Hasta no hace mucho, los caudales precisos para financiar cualquier invento solía ponerlos la Unión Europea, detalle que facilitaba el lucimiento de los gobernantes. Venga a construir autovías, vengan autopistas, vengan trenes de alta velocidad -salvo a la remota Galicia-, que ya echaremos luego mano de las propinas que nos envíe Bruselas. Y efectivamente, el maná de Europa llovía siempre con puntualidad sobre esta parte de la Península.

El de los fondos europeos parecía ser un saco sin fondo, pero todo se acaba en esta vida. Con la entrada de los nuevos y más menesterosos socios de la antigua Europa comunista, el río de dinero de la Unión ha sufrido un trasvase hacia el Este y ahora España se encuentra con la necesidad de pagarse sus propios vicios.

Para mayor aflicción, el corte del grifo de las subvenciones ha venido a coincidir con una crisis que en sólo unos pocos meses dejó vacías las arcas del Estado, según acaba de admitir -lógicamente compungido- el ministro de Economía.

Quiere decirse que no hay dinero suficiente para todos, circunstancia especialmente enojosa si se tiene en cuenta que el reparto de fondos entre las autonomías se hace en España por el viejo sistema de la rebatiña (o rapañota) en el que los más fuertes se llevan la mejor parte del botín.

Rehén de los compromisos adquiridos con Cataluña, Solbes admite muy juiciosamente que el Estado debe cumplir con el Estatuto de ese reino sin que ello implique una merma de ingresos para los restantes territorios autónomos de España. Infelizmente, eso es tanto como lograr la cuadratura del círculo: y ni siquiera la exagerada condición de brujos que suele atribuirse a los ministros encargados de llevar las cuentas bastaría para obrar tal milagro.

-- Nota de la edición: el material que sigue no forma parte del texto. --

`src/rtl/lkarb_pkg.sv`:
```
package lkarb_pkg;

  // Ownership state of the shared slave
  typedef enum logic [1:0] {
    LK_IDLE  = 2'd0,  // rotating arbitration
    LK_HELD  = 2'd1,  // one master owns the slave
    LK_DRAIN = 2'd2   // closing request accepted, waiting for owner to empty
  } lk_state_e;

endpackage

```
`src/rtl/lkarb_rr_pick.sv`:
```
module lkarb_rr_pick #(
  parameter int N  = 4,
  parameter int IW = 2
) (
  input  logic          clk,
  input  logic          rst_n,
  input  logic [N-1:0]  elig,
  input  logic          adv,
  output logic [N-1:0]  gnt,
  output logic [IW-1:0] gnt_idx,
  output logic          any
);

  logic [IW-1:0] ptr_q;

  always_comb begin
    int            sum_i;
    logic [IW-1:0] cand;
    gnt     = '0;
    gnt_idx = '0;
    any     = 1'b0;
    for (int k = 1; k <= N; k++) begin
      sum_i = int'(ptr_q) + k;
      if (sum_i >= N) sum_i = sum_i - N;
      cand = IW'(sum_i);
      if (!any && elig[cand]) begin
        any     = 1'b1;
        gnt_idx = cand;
      end
    end
    if (any) gnt[gnt_idx] = 1'b1;
  end

  always_ff @(posedge clk or negedge rst_n) begin
    if (!rst_n) begin
      ptr_q <= IW'(N - 1);
    end else if (adv) begin
      ptr_q <= gnt_idx;
    end
  end


  one_pick_chk: assert property (@(posedge clk) disable iff (!rst_n)
    $onehot0(gnt));


  pick_elig_chk: assert property (@(posedge clk) disable iff (!rst_n)
    (gnt & ~elig) == '0);

endmodule

```
`src/rtl/lkarb_pend_cnt.sv`:
```
module lkarb_pend_cnt #(
  parameter int W = 3
) (
  input  logic         clk,
  input  logic         rst_n,
  input  logic         inc,
  input  logic         dec,
  output logic [W-1:0] cnt,
  output logic         nz,
  output logic         full,
  output logic         one
);

  logic [W-1:0] cnt_q, cnt_d;
  logic         dec_ok, cnt_en;

  assign dec_ok = dec && (cnt_q != '0);
  assign cnt_en = inc ^ dec_ok;

  always_comb begin
    cnt_d = cnt_q;
    if (inc) cnt_d = cnt_q + 1'b1;
    else if (dec_ok) cnt_d = cnt_q - 1'b1;
  end

  always_ff @(posedge clk or negedge rst_n) begin
    if (!rst_n) begin
      cnt_q <= '0;
    end else if (cnt_en) begin
      cnt_q <= cnt_d;
    end
  end

  assign cnt  = cnt_q;
  assign nz   = (cnt_q != '0);
  assign full = (cnt_q == '1);
  assign one  = (cnt_q == W'(1));


  no_overflow_chk: assert property (@(posedge clk) disable iff (!rst_n)
    full |-> !inc);


  cnt_step_chk: assert property (@(posedge clk) disable iff (!rst_n)
    (inc && !dec) |=> (cnt_q == $past(cnt_q) + 1'b1));

endmodule

```
`src/rtl/lkarb_lock_ctl.sv`:
```
module lkarb_lock_ctl
  import lkarb_pkg::*;
#(
  parameter int N  = 4,
  parameter int IW = 2
) (
  input  logic          clk,
  input  logic          rst_n,
  input  logic          acc,
  input  logic [IW-1:0] acc_src,
  input  logic          acc_lock,
  input  logic          c_valid,
  input  logic [IW-1:0] c_src,
  input  logic [N-1:0]  pend_one,
  input  logic [N-1:0]  gnt,
  output lk_state_e     st,
  output logic [IW-1:0] owner
);

  lk_state_e     st_q, st_d;
  logic [IW-1:0] owner_q, owner_d;
  logic          st_en;
  logic          own_done;
  logic [N-1:0]  own_mask;

  assign own_done = c_valid && (c_src == owner_q) && pend_one[owner_q];

  always_comb begin
    st_d    = st_q;
    owner_d = owner_q;
    unique case (st_q)
      LK_IDLE: begin
        if (acc && acc_lock) begin
          st_d    = LK_HELD;
          owner_d = acc_src;
        end
      end
      LK_HELD: begin
        if (acc && !acc_lock) st_d = LK_DRAIN;
      end
      LK_DRAIN: begin
        if (own_done) st_d = LK_IDLE;
      end
      default: st_d = LK_IDLE;
    endcase
  end

  assign st_en = (st_d != st_q) || (owner_d != owner_q);

  always_ff @(posedge clk or negedge rst_n) begin
    if (!rst_n) begin
      st_q    <= LK_IDLE;
      owner_q <= '0;
    end else if (st_en) begin
      st_q    <= st_d;
      owner_q <= owner_d;
    end
  end

  assign st    = st_q;
  assign owner = owner_q;

  always_comb begin
    own_mask          = '0;
    own_mask[owner_q] = 1'b1;
  end


  held_excl_chk: assert property (@(posedge clk) disable iff (!rst_n)
    (st_q == LK_HELD) |-> ((gnt & ~own_mask) == '0));


  held_keep_chk: assert property (@(posedge clk) disable iff (!rst_n)
    (st_q == LK_HELD && acc && acc_lock) |=> (st_q == LK_HELD));


  drain_quiet_chk: assert property (@(posedge clk) disable iff (!rst_n)
    (st_q == LK_DRAIN) |-> (gnt == '0));


  release_cpl_chk: assert property (@(posedge clk) disable iff (!rst_n)
    (st_q == LK_IDLE && $past(st_q) == LK_DRAIN) |-> $past(c_valid && c_src == owner_q));

endmodule

```
`src/rtl/lkarb_top.sv`:
```
module lkarb_top
  import lkarb_pkg::*;
#(
  parameter int NUM_M  = 4,
  parameter int PEND_W = 3,
  localparam int IW    = $clog2(NUM_M)
) (
  input  logic             clk,
  input  logic             rst_n,
  input  logic [NUM_M-1:0] m_valid,
  input  logic [NUM_M-1:0] m_lock,
  input  logic [NUM_M-1:0] m_write,
  output logic [NUM_M-1:0] m_ready,
  output logic [NUM_M-1:0] m_grant,
  output logic             s_valid,
  output logic [IW-1:0]    s_src,
  output logic             s_write,
  output logic             s_lock,
  input  logic             s_ready,
  input  logic             c_valid,
  input  logic [IW-1:0]    c_src
);

  lk_state_e        st;
  logic [IW-1:0]    owner;
  logic [NUM_M-1:0] elig;
  logic [NUM_M-1:0] gnt;
  logic [IW-1:0]    gnt_idx;
  logic             any;
  logic             acc;
  logic [NUM_M-1:0] pend_nz, pend_full, pend_one;
  logic [PEND_W-1:0] pend_cnt [NUM_M];

  // Eligibility per master under the current ownership state
  always_comb begin
    for (int m = 0; m < NUM_M; m++) begin
      unique case (st)
        LK_IDLE:  elig[m] = m_valid[m] && !pend_full[m] && !(m_lock[m] && pend_nz[m]);
        LK_HELD:  elig[m] = m_valid[m] && !pend_full[m] && (owner == IW'(m));
        default:  elig[m] = 1'b0;
      endcase
    end
  end

  lkarb_rr_pick #(.N(NUM_M), .IW(IW)) u_pick (
    .clk     (clk),
    .rst_n   (rst_n),
    .elig    (elig),
    .adv     (acc),
    .gnt     (gnt),
    .gnt_idx (gnt_idx),
    .any     (any)
  );

  assign acc     = any && s_ready;
  assign m_grant = gnt;
  assign m_ready = gnt & {NUM_M{s_ready}};
  assign s_valid = any;
  assign s_src   = gnt_idx;
  assign s_write = any && m_write[gnt_idx];
  assign s_lock  = any && m_lock[gnt_idx];

  for (genvar g = 0; g < NUM_M; g++) begin : g_pend
    lkarb_pend_cnt #(.W(PEND_W)) u_cnt (
      .clk   (clk),
      .rst_n (rst_n),
      .inc   (acc && gnt[g]),
      .dec   (c_valid && (c_src == IW'(g))),
      .cnt   (pend_cnt[g]),
      .nz    (pend_nz[g]),
      .full  (pend_full[g]),
      .one   (pend_one[g])
    );
  end

  lkarb_lock_ctl #(.N(NUM_M), .IW(IW)) u_lock (
    .clk      (clk),
    .rst_n    (rst_n),
    .acc      (acc),
    .acc_src  (gnt_idx),
    .acc_lock (s_lock),
    .c_valid  (c_valid),
    .c_src    (c_src),
    .pend_one (pend_one),
    .gnt      (gnt),
    .st       (st),
    .owner    (owner)
  );


  one_grant_chk: assert property (@(posedge clk) disable iff (!rst_n)
    $onehot0(m_grant));


  lock_start_chk: assert property (@(posedge clk) disable iff (!rst_n)
    (s_valid && s_lock && st == LK_IDLE) |-> (pend_cnt[s_src] == '0));


  ready_slave_chk: assert property (@(posedge clk) disable iff (!rst_n)
    !s_ready |-> (m_ready == '0));

endmodule

```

El buen sentido invita a pensar más bien que al Gobierno no le quedará otro remedio que establecer un cierto orden de prioridades en el que Cataluña ocupa el primer lugar. Los políticos catalanes obtuvieron un trato -léase un Estatuto- de privilegio en los tiempos de bonanza, cuando el dinero de la construcción desbordaba las alcantarillas y nutría el Tesoro Público. Lógico es que ahora quieran cobrarse lo pactado, haya o no cuartos para pagarlo.

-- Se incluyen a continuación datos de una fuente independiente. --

--- src/rtl/cfgshim_patch.sv ---
module cfgshim_patch
   import cfgshim_pkg::*;
#(
   parameter int DW_W       = 10,
   parameter int HDR_DW     = 3,
   parameter int RC_DW      = 55,
   parameter int RV_EN_BIT  = 4,
   parameter int RV_CAP_BIT = 16
) (
   input  logic [31:0]     raw,
   input  logic [DW_W-1:0] dw,
   input  logic            rv_flag,
   output logic [31:0]     patched
);

   always_comb begin
      patched = raw;
      if (dw == DW_W'(HDR_DW))
         patched[HDR_TYPE_LSB +: 7] = HDR_TYPE_BRIDGE;
      if (dw == DW_W'(RC_DW)) begin
         patched[RV_EN_BIT]  = raw[RV_EN_BIT] | rv_flag;
         patched[RV_CAP_BIT] = 1'b1;
      end
   end

endmodule

--- src/rtl/cfg_bridge_hdr_shim.sv ---
module cfg_bridge_hdr_shim
   import cfgshim_pkg::*;
#(
   parameter int OFFS_W     = 12,
   parameter int HDR_DW     = 3,
   parameter int SH_FIRST   = 4,
   parameter int SH_LAST    = 12,
   parameter int SH_EXTRA   = 14,
   parameter int BAR_A_DW   = 4,
   parameter int BAR_B_DW   = 5,
   parameter int SECBUS_DW  = 6,
   parameter int IO_DW      = 7,
   parameter int PF_DW      = 9,
   parameter int RC_DW      = 55,
   parameter int RV_EN_BIT  = 4,
   parameter int RV_CAP_BIT = 16
) (
   input  logic              clk,
   input  logic              rst_n,
   input  logic              req_valid,
   input  logic              req_write,
   input  logic [1:0]        req_size,
   input  logic [OFFS_W-1:0] req_offset,
   input  logic [31:0]       req_wdata,
   output logic              done,
   output logic [31:0]       rdata,
   output logic              nat_rd_en,
   output logic              nat_wr_en,
   output logic [OFFS_W-1:0] nat_addr,
   output logic [31:0]       nat_wdata,
   input  logic [31:0]       nat_rdata,
   output logic [7:0]        sec_bus,
   output logic              retry_vis_en
);

   localparam int DW_W     = OFFS_W - 2;
   localparam int SH_SLOTS = SH_LAST - SH_FIRST + 2;
   localparam int SLOT_W   = $clog2(SH_SLOTS);

   if (OFFS_W < 8 || (RC_DW >> (DW_W)) != 0) begin : g_bad_offs
      $error("cfg_bridge_hdr_shim: OFFS_W too narrow for the header map");
   end
   if (SH_EXTRA <= SH_LAST || SH_FIRST > SH_LAST) begin : g_bad_window
      $error("cfg_bridge_hdr_shim: shadow window ordering is invalid");
   end
   if (RV_EN_BIT > 31 || RV_CAP_BIT > 31) begin : g_bad_bits
      $error("cfg_bridge_hdr_shim: retry-visibility bit out of range");
   end

   // request-cycle decode
   logic              accept;
   logic [DW_W-1:0]   req_dw;
   logic              req_hit;
   logic [SLOT_W-1:0] req_slot;
   logic [31:0]       sh_rdata;

   assign accept   = req_valid && !done;
   assign req_dw   = req_offset[OFFS_W-1:2];
   assign req_hit  = (req_dw >= DW_W'(SH_FIRST) && req_dw <= DW_W'(SH_LAST)) ||
                     (req_dw == DW_W'(SH_EXTRA));
   assign req_slot = (req_dw == DW_W'(SH_EXTRA)) ? SLOT_W'(SH_SLOTS - 1)
                                                 : SLOT_W'(req_dw - DW_W'(SH_FIRST));

   // captured access
   logic              wb_q, wr_q, hit_q;
   logic [1:0]        size_q;
   logic [OFFS_W-1:0] off_q;
   logic [31:0]       wdata_q, old_q;
   logic [SLOT_W-1:0] slot_q;
   logic [DW_W-1:0]   dw_q;

   always_ff @(posedge clk) begin
      if (!rst_n) begin
         wb_q    <= 1'b0;
         wr_q    <= 1'b0;
         hit_q   <= 1'b0;
         size_q  <= 2'd0;
         off_q   <= '0;
         wdata_q <= 32'h0;
         old_q   <= 32'h0;
         slot_q  <= '0;
      end else begin
         wb_q <= accept;
         if (accept) begin
            wr_q    <= req_write;
            hit_q   <= req_hit;
            size_q  <= req_size;
            off_q   <= req_offset;
            wdata_q <= req_wdata;
            slot_q  <= req_slot;
            old_q   <= req_hit ? sh_rdata : nat_rdata;
         end
      end
   end

   assign dw_q = off_q[OFFS_W-1:2];
   assign done = wb_q;

   // lane merge and read extraction
   logic [31:0] merged, patched;

   cfgshim_lanes u_lanes (
      .base_dw   (old_q),
      .new_data  (wdata_q),
      .size      (size_q),
      .lane      (off_q[1:0]),
      .merged_dw (merged),
      .rd_dw     (patched),
      .rd_val    (rdata)
   );

   cfgshim_patch #(
      .DW_W       (DW_W),
      .HDR_DW     (HDR_DW),
      .RC_DW      (RC_DW),
      .RV_EN_BIT  (RV_EN_BIT),
      .RV_CAP_BIT (RV_CAP_BIT)
   ) u_patch (
      .raw     (old_q),
      .dw      (dw_q),
      .rv_flag (retry_vis_en),
      .patched (patched)
   );

   // shadow store, BAR dwords forced to zero
   logic        commit, bar_q, sh_we;
   logic [31:0] sh_wdata;

   assign commit   = wb_q && wr_q;
   assign bar_q    = (dw_q == DW_W'(BAR_A_DW)) || (dw_q == DW_W'(BAR_B_DW)) ||
                     (dw_q == DW_W'(SH_EXTRA));
   assign sh_we    = commit && hit_q;
   assign sh_wdata = bar_q ? 32'h0 : merged;

   cfgshim_shadow #(
      .SLOTS   (SH_SLOTS),
      .SLOT_W  (SLOT_W),
      .IO_SLOT (IO_DW - SH_FIRST),
      .PF_SLOT (PF_DW - SH_FIRST),
      .IO_RST  (IO_RANGE32_RST),
      .PF_RST  (PF_RANGE64_RST)
   ) u_shadow (
      .clk   (clk),
      .rst_n (rst_n),
      .we    (sh_we),
      .wslot (slot_q),
      .wdata (sh_wdata),
      .rslot (req_slot),
      .rdata (sh_rdata)
   );

   // native port
   assign nat_rd_en = accept && !req_hit;
   assign nat_wr_en = commit && !hit_q;
   assign nat_addr  = wb_q ? {dw_q, 2'b00} : {req_dw, 2'b00};
   assign nat_wdata = merged;

   // snooped state for neighbours
   logic secbus_ld, rv_ld;

   assign secbus_ld = commit && (dw_q == DW_W'(SECBUS_DW)) &&
                      ((acc_size_e'(size_q) == ACC_WORD) || (acc_size_e'(size_q) == ACC_WIDE) ||
                       (acc_size_e'(size_q) == ACC_HALF && !off_q[1]) ||
                       (acc_size_e'(size_q) == ACC_BYTE && off_q[1:0] == 2'd1));
   assign rv_ld     = commit && (dw_q == DW_W'(RC_DW));

   always_ff @(posedge clk) begin
      if (!rst_n) begin
         sec_bus      <= 8'h0;
         retry_vis_en <= 1'b0;
      end else begin
         if (secbus_ld) sec_bus      <= merged[15:8];
         if (rv_ld)     retry_vis_en <= merged[RV_EN_BIT];
      end
   end

   assert_done_single_R10: assert property (@(posedge clk) disable iff (!rst_n)
      done |=> !done);

   assert_done_after_req_R10: assert property (@(posedge clk) disable iff (!rst_n)
      done |-> $past(req_valid));

   assert_rd_outside_done_R1: assert property (@(posedge clk) disable iff (!rst_n)
      nat_rd_en |-> !done);

   assert_wr_isolated_R1: assert property (@(posedge clk) disable iff (!rst_n)
      nat_wr_en |=> !nat_wr_en);

   assert_secbus_on_write_R9: assert property (@(posedge clk) disable iff (!rst_n)
      !$stable(sec_bus) |-> $past(done && wr_q && dw_q == DW_W'(SECBUS_DW)));

   assert_rv_on_write_R4: assert property (@(posedge clk) disable iff (!rst_n)
      !$stable(retry_vis_en) |-> $past(done && wr_q && dw_q == DW_W'(RC_DW)));

endmodule

--- config.mk ---
export PLATFORM = sky130hd
export DESIGN_NAME = cfg_bridge_hdr_shim
export DESIGN_NICKNAME = d
export VERILOG_FILES = /design/src/rtl/cfgshim_pkg.sv /design/src/rtl/cfgshim_lanes.sv /design/src/rtl/cfgshim_shadow.sv /design/src/rtl/cfgshim_patch.sv /design/src/rtl/cfg_bridge_hdr_shim.sv
export SDC_FILE = /design/constraint.sdc
export NUM_CORES = 1
export LEC_CHECK = 0
export BUFFER_PORTS_ARGS = -buffer_cell sky130_fd_sc_hd__buf_2
export CORE_ASPECT_RATIO = 0.6
export CORE_MARGIN = 4
export CORE_UTILIZATION = 45
export CTS_CLUSTER_DIAMETER = 200
export DETAILED_ROUTE_END_ITERATION = 10
export GPL_TIMING_DRIVEN = 1
export HOLD_SLACK_MARGIN = 0.06
export SYNTH_ARGS = -nofsm -noshare
export SYNTH_HDL_FRONTEND = slang
export SYNTH_SLANG_ARGS = --single-unit
--- constraint.sdc ---
create_clock -name clk -period 3.1 [get_ports clk]
set_clock_uncertainty 0.1 [all_clocks]
set_input_delay 0.62 -clock clk [delete_from_list [all_inputs] [get_ports clk]]
set_output_delay 0.62 -clock clk [all_outputs]
set_load 0.02 [all_outputs]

Otro tanto ocurrirá, sin duda, con Andalucía: la comunidad donde tradicionalmente se deciden las elecciones generales gracias a su amplio censo y a la acreditada fidelidad de sus votantes. Y aún quedan Madrid y Valencia, reinos políticamente infieles pero de ineludible poderío económico.

Sobra decir que las migajas de este banquete en el que se han recortado los gastos de vino y postre van a tocarles a aquellas comunidades que, como Galicia, no dispongan de Estatutos blindados, de influencia política, de peso económico ni aun del suficiente número de electores para poner sobre la mesa.

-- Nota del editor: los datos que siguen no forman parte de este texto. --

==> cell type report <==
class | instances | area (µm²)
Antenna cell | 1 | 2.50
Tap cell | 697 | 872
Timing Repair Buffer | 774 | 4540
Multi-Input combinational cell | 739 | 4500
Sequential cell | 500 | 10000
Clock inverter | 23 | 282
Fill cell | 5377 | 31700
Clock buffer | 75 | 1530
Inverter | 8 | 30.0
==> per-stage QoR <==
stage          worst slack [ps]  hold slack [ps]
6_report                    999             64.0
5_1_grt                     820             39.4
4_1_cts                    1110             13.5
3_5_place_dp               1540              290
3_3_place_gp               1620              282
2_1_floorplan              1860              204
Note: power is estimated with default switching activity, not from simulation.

Mucho es de temer, por tanto, que el AVE haya volado definitivamente de Galicia a la vez que el dinero de la Ley de Dependencia con el que se iban a sufragar los cuidados de la muchedumbre de ancianos de este país. Salvo que se le haya entendido mal a Solbes, el Gobierno nos va a dar la independencia económica. Y eso que nadie se la había pedido.